Listed entries: Begin

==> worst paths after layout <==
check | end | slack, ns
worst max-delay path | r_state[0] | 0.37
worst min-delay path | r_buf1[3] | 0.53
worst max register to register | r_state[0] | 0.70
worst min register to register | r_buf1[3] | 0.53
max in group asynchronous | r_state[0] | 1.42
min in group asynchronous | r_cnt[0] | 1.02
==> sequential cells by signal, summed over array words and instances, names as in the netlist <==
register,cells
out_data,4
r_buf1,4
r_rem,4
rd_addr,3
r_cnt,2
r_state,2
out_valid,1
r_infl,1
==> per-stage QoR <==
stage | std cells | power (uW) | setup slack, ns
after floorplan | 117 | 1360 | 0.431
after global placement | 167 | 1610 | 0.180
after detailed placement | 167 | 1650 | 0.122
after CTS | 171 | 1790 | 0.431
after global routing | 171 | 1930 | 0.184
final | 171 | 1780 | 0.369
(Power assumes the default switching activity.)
--- src/rtl/fp_addsub_arbiter_rr.sv ---
// Combinational round-robin grant: first asserted request at or above the
// pointer, wrapping modulo N_REQ.
module fp_rr_arbiter #(
    parameter int N_REQ = 4,
    parameter int ID_W  = 2
) (
    input  logic [N_REQ-1:0] req,
    input  logic [ID_W-1:0]  ptr,
    output logic             grant_valid,
    output logic [ID_W-1:0]  grant_id
);

    logic [ID_W:0] idx;

    // Scan from the farthest offset down so the nearest request to ptr wins last.
    always_comb begin
        grant_valid = 1'b0;
        grant_id    = '0;
        idx         = '0;
        for (int k = N_REQ - 1; k >= 0; k--) begin
            idx = {1'b0, ptr} + (ID_W + 1)'(k);
            if (idx >= (ID_W + 1)'(N_REQ)) begin
                idx = idx - (ID_W + 1)'(N_REQ);
            end
            if (req[idx[ID_W-1:0]]) begin
                grant_valid = 1'b1;
                grant_id    = idx[ID_W-1:0];
            end
        end
    end

endmodule

--- src/rtl/fp_addsub_arbiter.sv ---
// Shares one FP add/sub unit among N_REQ requesters: round-robin accept, one-cycle
// control strobe, result returned with requester id over a valid/ready channel.
module fp_addsub_arbiter
    import fp_addsub_arbiter_pkg::*;
#(
    parameter int N_REQ = 4,
    parameter int ID_W  = 2
) (
    input  logic                  clk,
    input  logic                  reset,
    input  logic [N_REQ-1:0]      req_valid,
    input  logic [32*N_REQ-1:0]   req_a,
    input  logic [32*N_REQ-1:0]   req_b,
    input  logic [N_REQ-1:0]      req_sub,
    output logic [N_REQ-1:0]      req_ready,
    output logic                  resp_valid,
    input  logic                  resp_ready,
    output logic [FP_W-1:0]       resp_data,
    output logic                  resp_exception,
    output logic [ID_W-1:0]       resp_id,
    output logic                  busy,
    output logic [FP_W-1:0]       alu_a,
    output logic [FP_W-1:0]       alu_b,
    output logic                  alu_addsub,
    output logic                  alu_control,
    input  logic [FP_W-1:0]       alu_out,
    input  logic                  alu_exception
);

    state_t          state;
    state_t          state_next;
    logic [ID_W-1:0] ptr;
    logic            grant_valid;
    logic [ID_W-1:0] grant_id;
    logic [FP_W-1:0] win_a;
    logic [FP_W-1:0] win_b;
    logic            win_sub;
    logic            accept;

    fp_rr_arbiter #(
        .N_REQ (N_REQ),
        .ID_W  (ID_W)
    ) u_arb (
        .req         (req_valid),
        .ptr         (ptr),
        .grant_valid (grant_valid),
        .grant_id    (grant_id)
    );

    assign win_a   = req_a[32*grant_id +: 32];
    assign win_b   = req_b[32*grant_id +: 32];
    assign win_sub = req_sub[grant_id];
    assign accept  = (state == S_IDLE) && grant_valid;
    assign busy    = (state != S_IDLE);

    always_comb begin
        req_ready = '0;
        if (accept && !reset) begin
            req_ready[grant_id] = 1'b1;
        end
    end

    always_ff @(posedge clk or posedge reset) begin
        if (reset) begin
            state <= S_IDLE;
        end else begin
            state <= state_next;
        end
    end

    always_comb begin
        state_next = state;
        case (state)
            S_IDLE:   if (grant_valid) state_next = S_STROBE;
            S_STROBE: state_next = S_RESP;
            S_RESP:   if (resp_ready) state_next = S_IDLE;
            default:  state_next = S_IDLE;
        endcase
    end

    // Operand/response registers; resp_valid only drops on the handshake edge,
    // so a new acceptance can never coincide with it.
    always_ff @(posedge clk or posedge reset) begin
        if (reset) begin
            ptr            <= '0;
            alu_a          <= '0;
            alu_b          <= '0;
            alu_addsub     <= 1'b0;
            alu_control    <= 1'b0;
            resp_valid     <= 1'b0;
            resp_data      <= '0;
            resp_exception <= 1'b0;
            resp_id        <= '0;
        end else begin
            case (state)
                S_IDLE: begin
                    if (grant_valid) begin
                        alu_a       <= win_a;
                        alu_b       <= win_b;
                        alu_addsub  <= win_sub ? OP_SUB : OP_ADD;
                        alu_control <= 1'b1;
                        resp_id     <= grant_id;
                        ptr         <= (grant_id == ID_W'(N_REQ - 1)) ? '0
                                                                     : grant_id + ID_W'(1);
                    end
                end
                S_STROBE: begin
                    resp_data      <= alu_out;
                    resp_exception <= alu_exception;
                    resp_valid     <= 1'b1;
                    alu_control    <= 1'b0;
                end
                S_RESP: begin
                    if (resp_ready) begin
                        resp_valid <= 1'b0;
                    end
                end
                default: begin
                    alu_control <= 1'b0;
                end
            endcase
        end
    end

endmodule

Listed entries: End

### Task statement
Tally up the lines above in which "delay" occurs. Give the result as a bare number.

### Response to the exercise
2